• [Task item]:
Take each line of the material that includes "transaction" and copy it.

• [Data under study]:
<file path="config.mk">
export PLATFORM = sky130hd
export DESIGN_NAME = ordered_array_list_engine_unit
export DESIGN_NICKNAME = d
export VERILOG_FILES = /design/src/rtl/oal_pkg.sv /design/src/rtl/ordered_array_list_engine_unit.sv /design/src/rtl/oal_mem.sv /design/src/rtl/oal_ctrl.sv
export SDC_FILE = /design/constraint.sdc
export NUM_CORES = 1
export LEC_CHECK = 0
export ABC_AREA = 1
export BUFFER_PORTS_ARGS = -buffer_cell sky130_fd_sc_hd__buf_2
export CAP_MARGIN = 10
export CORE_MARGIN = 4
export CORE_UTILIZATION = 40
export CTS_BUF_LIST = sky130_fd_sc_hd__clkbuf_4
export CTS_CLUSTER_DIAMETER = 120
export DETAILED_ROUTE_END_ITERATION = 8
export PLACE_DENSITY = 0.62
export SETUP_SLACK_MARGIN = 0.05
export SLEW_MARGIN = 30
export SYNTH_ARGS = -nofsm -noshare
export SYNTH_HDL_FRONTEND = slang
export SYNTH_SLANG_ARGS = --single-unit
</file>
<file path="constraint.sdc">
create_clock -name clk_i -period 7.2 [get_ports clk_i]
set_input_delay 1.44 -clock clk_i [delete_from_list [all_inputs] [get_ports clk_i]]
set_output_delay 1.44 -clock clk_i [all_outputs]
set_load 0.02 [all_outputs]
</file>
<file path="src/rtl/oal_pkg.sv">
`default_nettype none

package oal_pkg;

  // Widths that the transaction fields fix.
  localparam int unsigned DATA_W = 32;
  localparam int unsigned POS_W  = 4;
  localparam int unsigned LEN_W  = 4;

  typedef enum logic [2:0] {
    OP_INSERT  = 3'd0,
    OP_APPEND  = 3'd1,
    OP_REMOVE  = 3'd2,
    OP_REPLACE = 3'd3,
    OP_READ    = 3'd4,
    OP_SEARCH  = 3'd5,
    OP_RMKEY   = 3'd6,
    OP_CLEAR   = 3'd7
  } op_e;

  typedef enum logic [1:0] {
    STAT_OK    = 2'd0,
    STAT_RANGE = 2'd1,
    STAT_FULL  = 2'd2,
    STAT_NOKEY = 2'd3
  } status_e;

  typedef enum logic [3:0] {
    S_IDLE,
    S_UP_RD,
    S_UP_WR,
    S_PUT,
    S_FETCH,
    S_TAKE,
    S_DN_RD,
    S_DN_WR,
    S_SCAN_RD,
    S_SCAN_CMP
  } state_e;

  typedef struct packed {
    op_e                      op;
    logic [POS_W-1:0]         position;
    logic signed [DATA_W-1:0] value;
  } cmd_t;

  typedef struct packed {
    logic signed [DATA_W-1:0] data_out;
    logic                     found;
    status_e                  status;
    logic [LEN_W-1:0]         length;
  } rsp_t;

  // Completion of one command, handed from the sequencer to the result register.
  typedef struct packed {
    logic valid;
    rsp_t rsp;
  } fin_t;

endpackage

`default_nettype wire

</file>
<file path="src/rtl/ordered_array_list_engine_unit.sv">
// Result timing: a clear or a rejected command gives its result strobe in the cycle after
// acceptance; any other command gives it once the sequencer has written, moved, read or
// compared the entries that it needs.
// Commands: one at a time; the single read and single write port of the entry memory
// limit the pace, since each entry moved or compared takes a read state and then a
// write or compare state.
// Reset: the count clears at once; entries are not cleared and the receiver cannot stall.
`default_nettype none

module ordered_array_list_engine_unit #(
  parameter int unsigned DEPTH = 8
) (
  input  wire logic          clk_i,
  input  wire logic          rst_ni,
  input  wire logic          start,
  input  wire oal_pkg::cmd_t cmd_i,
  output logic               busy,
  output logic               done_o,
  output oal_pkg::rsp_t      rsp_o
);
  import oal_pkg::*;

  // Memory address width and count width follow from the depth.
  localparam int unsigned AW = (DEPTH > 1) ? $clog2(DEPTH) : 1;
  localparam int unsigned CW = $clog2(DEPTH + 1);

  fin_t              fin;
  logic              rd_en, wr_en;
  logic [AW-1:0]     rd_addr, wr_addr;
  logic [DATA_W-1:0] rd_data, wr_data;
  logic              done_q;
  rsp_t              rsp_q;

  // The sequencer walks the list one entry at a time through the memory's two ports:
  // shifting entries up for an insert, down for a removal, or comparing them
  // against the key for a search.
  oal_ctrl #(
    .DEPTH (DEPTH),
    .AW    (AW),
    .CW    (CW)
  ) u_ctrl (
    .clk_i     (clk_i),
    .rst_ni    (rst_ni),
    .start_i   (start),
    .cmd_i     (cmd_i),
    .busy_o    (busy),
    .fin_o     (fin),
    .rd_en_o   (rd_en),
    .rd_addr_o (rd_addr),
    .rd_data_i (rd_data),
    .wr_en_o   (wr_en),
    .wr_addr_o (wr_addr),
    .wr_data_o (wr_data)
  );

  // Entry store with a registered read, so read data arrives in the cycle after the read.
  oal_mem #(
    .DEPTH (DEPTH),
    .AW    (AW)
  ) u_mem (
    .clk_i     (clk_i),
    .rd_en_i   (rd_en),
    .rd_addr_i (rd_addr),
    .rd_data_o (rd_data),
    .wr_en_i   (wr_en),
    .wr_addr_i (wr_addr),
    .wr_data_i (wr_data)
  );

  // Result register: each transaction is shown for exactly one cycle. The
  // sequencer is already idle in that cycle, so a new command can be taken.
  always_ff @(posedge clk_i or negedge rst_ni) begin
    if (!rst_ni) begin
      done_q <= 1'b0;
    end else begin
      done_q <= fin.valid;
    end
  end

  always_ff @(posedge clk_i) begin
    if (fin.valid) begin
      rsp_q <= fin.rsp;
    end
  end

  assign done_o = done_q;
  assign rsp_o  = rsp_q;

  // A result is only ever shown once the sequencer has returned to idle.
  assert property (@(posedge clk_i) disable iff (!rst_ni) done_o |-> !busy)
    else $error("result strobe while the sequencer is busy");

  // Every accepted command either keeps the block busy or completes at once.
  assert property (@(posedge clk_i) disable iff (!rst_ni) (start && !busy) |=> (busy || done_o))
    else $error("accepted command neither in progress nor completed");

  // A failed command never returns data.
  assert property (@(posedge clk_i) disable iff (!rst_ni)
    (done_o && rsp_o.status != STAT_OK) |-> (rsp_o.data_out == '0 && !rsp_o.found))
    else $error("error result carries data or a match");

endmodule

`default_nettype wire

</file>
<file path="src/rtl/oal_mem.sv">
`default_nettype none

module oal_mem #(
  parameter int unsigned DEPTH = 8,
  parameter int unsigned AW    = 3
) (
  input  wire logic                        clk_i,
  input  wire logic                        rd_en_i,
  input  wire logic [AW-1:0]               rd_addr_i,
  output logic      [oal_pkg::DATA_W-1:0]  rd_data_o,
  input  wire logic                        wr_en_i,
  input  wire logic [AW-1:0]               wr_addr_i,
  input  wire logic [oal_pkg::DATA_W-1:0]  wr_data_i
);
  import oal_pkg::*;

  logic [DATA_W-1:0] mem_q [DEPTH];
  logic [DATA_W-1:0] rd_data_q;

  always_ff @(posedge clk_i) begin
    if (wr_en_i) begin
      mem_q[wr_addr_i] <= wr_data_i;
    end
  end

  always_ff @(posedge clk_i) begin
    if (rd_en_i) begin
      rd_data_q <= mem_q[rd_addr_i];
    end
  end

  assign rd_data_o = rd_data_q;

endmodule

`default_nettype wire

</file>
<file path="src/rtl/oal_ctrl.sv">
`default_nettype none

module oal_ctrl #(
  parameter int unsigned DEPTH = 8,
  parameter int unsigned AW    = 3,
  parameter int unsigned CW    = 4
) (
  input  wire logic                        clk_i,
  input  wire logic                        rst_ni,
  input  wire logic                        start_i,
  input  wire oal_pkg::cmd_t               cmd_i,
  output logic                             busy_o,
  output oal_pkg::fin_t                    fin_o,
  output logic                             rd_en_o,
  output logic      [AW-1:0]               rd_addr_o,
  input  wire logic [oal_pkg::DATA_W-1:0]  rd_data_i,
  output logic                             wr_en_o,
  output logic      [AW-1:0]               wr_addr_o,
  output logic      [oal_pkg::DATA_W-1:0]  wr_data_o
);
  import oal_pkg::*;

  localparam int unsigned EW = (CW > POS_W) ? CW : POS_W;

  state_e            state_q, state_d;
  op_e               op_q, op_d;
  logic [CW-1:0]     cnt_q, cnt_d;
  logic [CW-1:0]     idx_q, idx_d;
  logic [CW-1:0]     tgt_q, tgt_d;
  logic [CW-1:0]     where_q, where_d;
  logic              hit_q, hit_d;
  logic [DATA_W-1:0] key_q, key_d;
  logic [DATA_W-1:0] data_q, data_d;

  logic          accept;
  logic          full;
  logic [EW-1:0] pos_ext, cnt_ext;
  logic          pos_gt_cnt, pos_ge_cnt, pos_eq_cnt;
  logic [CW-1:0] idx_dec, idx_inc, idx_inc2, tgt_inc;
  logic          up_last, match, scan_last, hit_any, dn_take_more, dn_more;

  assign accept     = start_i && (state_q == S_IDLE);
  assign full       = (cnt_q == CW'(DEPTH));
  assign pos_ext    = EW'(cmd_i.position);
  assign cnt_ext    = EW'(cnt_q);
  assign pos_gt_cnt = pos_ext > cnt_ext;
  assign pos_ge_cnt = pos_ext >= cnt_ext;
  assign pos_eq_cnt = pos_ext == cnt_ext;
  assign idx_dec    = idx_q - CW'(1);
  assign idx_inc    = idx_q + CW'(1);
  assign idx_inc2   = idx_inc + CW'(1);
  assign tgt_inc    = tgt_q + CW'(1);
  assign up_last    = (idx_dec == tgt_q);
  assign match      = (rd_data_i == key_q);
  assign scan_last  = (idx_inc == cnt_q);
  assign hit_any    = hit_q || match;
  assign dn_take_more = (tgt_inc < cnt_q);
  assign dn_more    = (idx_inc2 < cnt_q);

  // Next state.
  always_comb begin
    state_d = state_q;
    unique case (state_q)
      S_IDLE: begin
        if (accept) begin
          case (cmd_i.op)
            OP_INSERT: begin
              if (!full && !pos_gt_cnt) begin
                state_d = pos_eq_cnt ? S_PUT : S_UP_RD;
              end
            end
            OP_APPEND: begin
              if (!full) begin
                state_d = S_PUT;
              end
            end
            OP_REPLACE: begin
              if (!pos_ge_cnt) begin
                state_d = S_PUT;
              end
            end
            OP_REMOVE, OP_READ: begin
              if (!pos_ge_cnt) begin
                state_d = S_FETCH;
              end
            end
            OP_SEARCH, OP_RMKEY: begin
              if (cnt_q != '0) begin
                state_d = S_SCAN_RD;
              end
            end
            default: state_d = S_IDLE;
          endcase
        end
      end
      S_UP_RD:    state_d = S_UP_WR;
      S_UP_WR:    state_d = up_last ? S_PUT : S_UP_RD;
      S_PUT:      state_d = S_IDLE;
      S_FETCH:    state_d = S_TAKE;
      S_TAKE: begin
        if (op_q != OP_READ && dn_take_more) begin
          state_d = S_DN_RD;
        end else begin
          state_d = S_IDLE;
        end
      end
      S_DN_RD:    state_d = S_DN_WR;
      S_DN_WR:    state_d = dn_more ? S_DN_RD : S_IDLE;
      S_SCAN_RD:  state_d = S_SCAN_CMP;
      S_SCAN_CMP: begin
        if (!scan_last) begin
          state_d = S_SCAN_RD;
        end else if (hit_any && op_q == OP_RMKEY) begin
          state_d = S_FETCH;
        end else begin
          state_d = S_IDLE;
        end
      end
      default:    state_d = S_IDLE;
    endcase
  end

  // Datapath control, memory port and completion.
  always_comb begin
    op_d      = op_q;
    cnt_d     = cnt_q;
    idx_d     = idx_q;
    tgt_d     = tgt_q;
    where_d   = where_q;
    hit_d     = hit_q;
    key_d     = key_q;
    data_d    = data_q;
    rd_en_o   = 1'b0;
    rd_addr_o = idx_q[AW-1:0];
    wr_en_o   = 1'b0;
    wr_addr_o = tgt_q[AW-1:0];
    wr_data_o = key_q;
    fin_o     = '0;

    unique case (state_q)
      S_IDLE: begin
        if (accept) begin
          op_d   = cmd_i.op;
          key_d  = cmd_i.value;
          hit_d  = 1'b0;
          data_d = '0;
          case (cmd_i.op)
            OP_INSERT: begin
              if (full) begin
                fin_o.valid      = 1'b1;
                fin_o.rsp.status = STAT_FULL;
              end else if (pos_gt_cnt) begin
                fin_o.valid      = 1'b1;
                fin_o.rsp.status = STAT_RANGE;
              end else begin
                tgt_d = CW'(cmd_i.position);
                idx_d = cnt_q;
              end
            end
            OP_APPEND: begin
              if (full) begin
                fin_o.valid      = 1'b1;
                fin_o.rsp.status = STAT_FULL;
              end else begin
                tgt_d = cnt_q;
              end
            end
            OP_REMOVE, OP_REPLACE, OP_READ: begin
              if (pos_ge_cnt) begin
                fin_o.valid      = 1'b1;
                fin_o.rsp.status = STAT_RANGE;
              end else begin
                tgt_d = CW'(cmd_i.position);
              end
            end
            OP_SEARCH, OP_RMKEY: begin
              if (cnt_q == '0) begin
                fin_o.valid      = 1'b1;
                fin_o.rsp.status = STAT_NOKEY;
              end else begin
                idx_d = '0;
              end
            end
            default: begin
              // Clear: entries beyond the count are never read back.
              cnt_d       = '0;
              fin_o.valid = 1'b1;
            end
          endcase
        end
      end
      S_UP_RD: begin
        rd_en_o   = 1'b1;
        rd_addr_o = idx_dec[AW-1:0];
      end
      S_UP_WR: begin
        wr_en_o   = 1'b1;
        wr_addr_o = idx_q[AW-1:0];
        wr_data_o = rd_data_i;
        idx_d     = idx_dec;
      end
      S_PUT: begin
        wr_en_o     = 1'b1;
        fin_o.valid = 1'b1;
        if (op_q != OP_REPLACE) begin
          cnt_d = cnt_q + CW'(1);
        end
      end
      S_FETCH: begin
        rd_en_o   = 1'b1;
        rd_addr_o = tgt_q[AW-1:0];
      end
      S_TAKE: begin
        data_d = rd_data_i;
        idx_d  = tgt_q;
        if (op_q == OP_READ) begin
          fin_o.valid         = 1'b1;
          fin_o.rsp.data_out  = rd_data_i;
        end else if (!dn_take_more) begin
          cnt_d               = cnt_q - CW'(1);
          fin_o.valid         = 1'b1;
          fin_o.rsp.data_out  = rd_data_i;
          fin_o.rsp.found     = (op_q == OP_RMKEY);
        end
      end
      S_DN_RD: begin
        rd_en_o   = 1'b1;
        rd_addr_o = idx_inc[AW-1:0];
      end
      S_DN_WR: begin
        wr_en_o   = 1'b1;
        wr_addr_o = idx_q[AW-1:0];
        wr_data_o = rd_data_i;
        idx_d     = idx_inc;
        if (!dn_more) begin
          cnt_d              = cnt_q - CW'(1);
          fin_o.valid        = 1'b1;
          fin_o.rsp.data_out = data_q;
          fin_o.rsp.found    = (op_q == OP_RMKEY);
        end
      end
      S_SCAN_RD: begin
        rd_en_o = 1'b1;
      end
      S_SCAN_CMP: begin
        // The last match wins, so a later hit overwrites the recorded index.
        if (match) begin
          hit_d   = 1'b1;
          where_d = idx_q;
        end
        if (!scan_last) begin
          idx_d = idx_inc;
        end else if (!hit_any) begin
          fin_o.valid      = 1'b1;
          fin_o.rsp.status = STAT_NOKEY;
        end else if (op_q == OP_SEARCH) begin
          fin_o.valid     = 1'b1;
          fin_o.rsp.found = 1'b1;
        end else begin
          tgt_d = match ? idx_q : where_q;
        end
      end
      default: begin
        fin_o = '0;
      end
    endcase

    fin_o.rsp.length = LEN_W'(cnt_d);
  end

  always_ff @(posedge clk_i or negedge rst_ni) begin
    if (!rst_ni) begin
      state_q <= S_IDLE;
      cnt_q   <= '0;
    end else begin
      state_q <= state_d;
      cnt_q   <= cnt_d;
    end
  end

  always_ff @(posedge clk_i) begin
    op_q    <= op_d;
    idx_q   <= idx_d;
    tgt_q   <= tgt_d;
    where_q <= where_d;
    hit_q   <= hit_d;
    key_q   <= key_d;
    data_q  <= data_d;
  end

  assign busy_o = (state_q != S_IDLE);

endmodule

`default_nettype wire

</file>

• [Task result]:
  // Widths that the transaction fields fix.
  // Result register: each transaction is shown for exactly one cycle. The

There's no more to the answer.